What is expected:
Give back exactly the lines of the data below, starting with the line that has "export VERILOG_FILES = /design/src/rtl/mips_pkg.sv" and going on through the line that has "export SYNTH_HIERARCHICAL = 1".

Saved data entries:
=== Section Start ===

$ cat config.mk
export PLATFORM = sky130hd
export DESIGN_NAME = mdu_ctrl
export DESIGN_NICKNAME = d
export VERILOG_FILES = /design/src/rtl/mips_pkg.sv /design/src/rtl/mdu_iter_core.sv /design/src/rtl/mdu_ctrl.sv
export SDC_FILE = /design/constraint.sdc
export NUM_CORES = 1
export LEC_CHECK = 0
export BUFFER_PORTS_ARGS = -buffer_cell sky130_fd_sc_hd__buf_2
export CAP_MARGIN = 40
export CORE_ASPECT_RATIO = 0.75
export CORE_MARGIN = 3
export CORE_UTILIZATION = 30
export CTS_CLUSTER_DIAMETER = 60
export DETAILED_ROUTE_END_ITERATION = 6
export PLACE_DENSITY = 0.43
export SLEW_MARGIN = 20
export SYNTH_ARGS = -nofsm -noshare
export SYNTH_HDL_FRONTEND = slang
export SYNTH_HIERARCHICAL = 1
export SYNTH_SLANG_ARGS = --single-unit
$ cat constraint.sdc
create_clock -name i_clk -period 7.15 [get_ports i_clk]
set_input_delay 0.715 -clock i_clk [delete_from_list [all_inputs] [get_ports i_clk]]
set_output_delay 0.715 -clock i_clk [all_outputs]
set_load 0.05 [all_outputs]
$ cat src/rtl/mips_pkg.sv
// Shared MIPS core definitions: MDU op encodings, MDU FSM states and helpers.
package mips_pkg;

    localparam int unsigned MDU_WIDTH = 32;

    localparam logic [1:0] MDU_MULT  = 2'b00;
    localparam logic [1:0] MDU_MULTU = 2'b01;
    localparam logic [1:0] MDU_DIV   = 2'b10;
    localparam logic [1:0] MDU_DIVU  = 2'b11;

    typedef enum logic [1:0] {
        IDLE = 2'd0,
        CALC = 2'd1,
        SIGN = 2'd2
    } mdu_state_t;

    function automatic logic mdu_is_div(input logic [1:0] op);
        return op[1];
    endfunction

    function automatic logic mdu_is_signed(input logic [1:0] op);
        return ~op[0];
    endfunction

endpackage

=== Section End ===
=== Section Start ===

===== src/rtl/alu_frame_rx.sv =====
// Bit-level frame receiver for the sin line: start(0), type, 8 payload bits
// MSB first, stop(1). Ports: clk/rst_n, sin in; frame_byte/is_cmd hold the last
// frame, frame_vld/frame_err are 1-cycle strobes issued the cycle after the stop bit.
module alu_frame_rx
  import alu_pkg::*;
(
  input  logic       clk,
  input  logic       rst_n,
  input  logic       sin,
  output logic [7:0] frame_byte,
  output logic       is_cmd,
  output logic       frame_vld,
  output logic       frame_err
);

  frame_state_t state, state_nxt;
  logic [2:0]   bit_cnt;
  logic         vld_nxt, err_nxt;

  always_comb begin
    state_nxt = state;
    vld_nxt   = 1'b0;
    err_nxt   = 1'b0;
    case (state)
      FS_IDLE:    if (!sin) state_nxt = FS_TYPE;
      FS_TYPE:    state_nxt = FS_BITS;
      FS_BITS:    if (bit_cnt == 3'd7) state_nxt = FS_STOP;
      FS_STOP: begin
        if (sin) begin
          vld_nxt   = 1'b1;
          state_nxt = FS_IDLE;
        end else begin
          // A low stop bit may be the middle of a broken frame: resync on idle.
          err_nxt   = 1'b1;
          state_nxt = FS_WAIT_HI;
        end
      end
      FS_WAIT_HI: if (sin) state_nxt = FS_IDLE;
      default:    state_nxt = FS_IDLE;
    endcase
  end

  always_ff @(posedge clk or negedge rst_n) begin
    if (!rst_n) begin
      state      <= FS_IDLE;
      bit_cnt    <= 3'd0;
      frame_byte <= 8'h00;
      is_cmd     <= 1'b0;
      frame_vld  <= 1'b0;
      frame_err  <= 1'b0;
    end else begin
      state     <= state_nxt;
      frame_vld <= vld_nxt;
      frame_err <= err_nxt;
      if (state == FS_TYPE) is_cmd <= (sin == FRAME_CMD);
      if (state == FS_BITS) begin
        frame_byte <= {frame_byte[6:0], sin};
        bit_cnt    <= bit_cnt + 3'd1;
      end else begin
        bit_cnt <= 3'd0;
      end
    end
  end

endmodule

=== Section End ===

Answer to this exercise:
export VERILOG_FILES = /design/src/rtl/mips_pkg.sv /design/src/rtl/mdu_iter_core.sv /design/src/rtl/mdu_ctrl.sv
export SDC_FILE = /design/constraint.sdc
export NUM_CORES = 1
export LEC_CHECK = 0
export BUFFER_PORTS_ARGS = -buffer_cell sky130_fd_sc_hd__buf_2
export CAP_MARGIN = 40
export CORE_ASPECT_RATIO = 0.75
export CORE_MARGIN = 3
export CORE_UTILIZATION = 30
export CTS_CLUSTER_DIAMETER = 60
export DETAILED_ROUTE_END_ITERATION = 6
export PLACE_DENSITY = 0.43
export SLEW_MARGIN = 20
export SYNTH_ARGS = -nofsm -noshare
export SYNTH_HDL_FRONTEND = slang
export SYNTH_HIERARCHICAL = 1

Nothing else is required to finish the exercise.